═════ Listed records ═════
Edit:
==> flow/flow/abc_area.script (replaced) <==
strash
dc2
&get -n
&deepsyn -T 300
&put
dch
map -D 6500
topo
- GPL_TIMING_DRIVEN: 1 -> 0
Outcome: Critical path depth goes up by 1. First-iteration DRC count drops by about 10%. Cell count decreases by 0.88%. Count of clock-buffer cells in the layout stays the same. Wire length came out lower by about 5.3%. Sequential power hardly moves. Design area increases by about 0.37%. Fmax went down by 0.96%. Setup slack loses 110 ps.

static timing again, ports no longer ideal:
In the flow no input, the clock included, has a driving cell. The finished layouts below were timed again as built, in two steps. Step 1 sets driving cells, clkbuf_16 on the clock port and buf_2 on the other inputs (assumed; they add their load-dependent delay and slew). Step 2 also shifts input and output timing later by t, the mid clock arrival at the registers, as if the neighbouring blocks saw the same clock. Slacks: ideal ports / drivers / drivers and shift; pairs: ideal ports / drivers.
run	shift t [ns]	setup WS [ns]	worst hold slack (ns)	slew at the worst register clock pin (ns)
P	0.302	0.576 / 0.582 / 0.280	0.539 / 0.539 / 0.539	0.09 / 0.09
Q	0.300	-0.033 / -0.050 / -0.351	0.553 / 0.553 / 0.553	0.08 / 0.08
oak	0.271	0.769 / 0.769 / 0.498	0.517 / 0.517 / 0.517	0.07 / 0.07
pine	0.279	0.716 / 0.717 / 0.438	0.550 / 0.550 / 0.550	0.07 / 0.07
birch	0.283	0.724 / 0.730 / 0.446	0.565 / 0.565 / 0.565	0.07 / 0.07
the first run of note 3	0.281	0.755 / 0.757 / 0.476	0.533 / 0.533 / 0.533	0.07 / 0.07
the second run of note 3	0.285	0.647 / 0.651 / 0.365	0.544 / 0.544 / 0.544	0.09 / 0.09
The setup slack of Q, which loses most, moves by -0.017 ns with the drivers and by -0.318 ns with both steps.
═════
**Your goal**
Look above for the line that holds "the first run", then copy it and each line after it exactly, through the last line of the data.

**Expected answer**
the first run of note 3	0.281	0.755 / 0.757 / 0.476	0.533 / 0.533 / 0.533	0.07 / 0.07
the second run of note 3	0.285	0.647 / 0.651 / 0.365	0.544 / 0.544 / 0.544	0.09 / 0.09
The setup slack of Q, which loses most, moves by -0.017 ns with the drivers and by -0.318 ns with both steps.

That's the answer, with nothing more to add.